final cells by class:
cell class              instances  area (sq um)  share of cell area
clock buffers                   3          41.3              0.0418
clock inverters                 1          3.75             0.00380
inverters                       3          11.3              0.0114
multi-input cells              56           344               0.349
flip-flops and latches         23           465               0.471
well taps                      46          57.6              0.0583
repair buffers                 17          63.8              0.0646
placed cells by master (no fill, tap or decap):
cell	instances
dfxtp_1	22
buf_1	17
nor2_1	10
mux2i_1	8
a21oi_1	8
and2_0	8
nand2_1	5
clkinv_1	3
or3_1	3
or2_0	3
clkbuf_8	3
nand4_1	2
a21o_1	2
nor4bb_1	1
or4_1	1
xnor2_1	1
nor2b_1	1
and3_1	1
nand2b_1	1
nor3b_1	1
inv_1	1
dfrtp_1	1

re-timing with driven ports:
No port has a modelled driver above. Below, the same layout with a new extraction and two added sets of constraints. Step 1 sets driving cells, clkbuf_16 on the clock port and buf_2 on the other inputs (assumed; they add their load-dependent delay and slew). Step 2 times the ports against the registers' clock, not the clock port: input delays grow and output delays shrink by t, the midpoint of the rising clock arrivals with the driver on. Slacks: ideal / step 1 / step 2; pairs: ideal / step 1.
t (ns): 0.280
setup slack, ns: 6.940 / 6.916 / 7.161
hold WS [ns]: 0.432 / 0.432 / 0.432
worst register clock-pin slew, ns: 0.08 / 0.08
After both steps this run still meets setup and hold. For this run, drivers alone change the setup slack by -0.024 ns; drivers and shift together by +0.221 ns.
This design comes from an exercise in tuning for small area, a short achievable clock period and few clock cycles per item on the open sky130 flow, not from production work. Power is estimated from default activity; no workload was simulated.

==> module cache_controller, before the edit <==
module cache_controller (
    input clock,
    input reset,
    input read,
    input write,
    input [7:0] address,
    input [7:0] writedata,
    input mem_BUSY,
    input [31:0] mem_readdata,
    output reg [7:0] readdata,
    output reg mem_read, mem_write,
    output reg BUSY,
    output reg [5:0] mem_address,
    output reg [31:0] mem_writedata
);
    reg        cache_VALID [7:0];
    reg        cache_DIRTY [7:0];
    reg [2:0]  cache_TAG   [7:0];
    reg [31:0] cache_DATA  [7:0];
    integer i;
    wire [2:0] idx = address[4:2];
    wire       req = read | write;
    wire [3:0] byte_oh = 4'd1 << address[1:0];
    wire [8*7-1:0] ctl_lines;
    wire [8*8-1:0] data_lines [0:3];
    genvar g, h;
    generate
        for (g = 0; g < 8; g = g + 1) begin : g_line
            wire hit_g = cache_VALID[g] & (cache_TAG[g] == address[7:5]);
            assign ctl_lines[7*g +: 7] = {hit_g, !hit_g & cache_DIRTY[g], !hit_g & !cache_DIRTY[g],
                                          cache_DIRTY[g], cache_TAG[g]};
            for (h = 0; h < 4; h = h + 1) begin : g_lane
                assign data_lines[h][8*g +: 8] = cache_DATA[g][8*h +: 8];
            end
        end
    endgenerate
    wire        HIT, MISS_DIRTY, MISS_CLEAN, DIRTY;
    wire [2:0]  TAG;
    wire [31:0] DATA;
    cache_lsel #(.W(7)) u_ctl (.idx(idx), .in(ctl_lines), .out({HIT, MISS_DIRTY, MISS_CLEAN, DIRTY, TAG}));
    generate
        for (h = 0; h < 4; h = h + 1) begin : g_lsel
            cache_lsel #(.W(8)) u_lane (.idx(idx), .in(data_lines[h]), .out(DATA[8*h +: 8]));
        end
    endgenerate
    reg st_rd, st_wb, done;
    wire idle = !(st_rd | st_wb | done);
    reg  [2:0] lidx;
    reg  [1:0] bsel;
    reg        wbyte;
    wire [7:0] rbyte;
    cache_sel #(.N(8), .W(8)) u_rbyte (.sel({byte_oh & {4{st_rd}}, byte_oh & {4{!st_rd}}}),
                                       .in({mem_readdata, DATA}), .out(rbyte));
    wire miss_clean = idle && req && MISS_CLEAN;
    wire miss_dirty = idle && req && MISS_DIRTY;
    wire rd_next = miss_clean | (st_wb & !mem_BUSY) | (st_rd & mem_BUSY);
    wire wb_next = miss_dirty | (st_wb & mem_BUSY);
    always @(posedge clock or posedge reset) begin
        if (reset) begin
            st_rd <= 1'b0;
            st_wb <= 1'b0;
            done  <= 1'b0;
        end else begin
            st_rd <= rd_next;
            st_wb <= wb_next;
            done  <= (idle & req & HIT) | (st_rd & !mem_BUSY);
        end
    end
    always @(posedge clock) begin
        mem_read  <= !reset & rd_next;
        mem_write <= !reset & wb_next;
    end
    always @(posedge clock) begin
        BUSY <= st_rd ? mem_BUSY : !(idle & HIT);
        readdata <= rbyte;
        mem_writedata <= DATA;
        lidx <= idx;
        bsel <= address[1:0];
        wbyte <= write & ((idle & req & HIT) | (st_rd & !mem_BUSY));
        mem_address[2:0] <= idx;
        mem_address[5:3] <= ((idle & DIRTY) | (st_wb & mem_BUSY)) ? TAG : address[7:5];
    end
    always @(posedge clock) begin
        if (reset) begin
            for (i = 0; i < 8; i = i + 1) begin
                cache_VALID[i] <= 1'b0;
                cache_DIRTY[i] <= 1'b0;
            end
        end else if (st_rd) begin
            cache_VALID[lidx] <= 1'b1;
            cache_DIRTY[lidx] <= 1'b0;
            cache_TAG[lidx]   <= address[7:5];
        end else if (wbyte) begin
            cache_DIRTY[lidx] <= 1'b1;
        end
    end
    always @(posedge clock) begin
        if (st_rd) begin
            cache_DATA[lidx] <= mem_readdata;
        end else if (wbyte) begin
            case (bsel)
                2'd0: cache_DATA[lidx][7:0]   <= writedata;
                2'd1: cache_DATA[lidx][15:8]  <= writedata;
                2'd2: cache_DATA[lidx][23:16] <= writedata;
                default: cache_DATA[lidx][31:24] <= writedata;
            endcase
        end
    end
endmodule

▶ _DIRECTIONS FOR THIS TASK_
Look above for every line with the word "class" and copy it.

▶ _TASK SOLUTION_
final cells by class:
cell class              instances  area (sq um)  share of cell area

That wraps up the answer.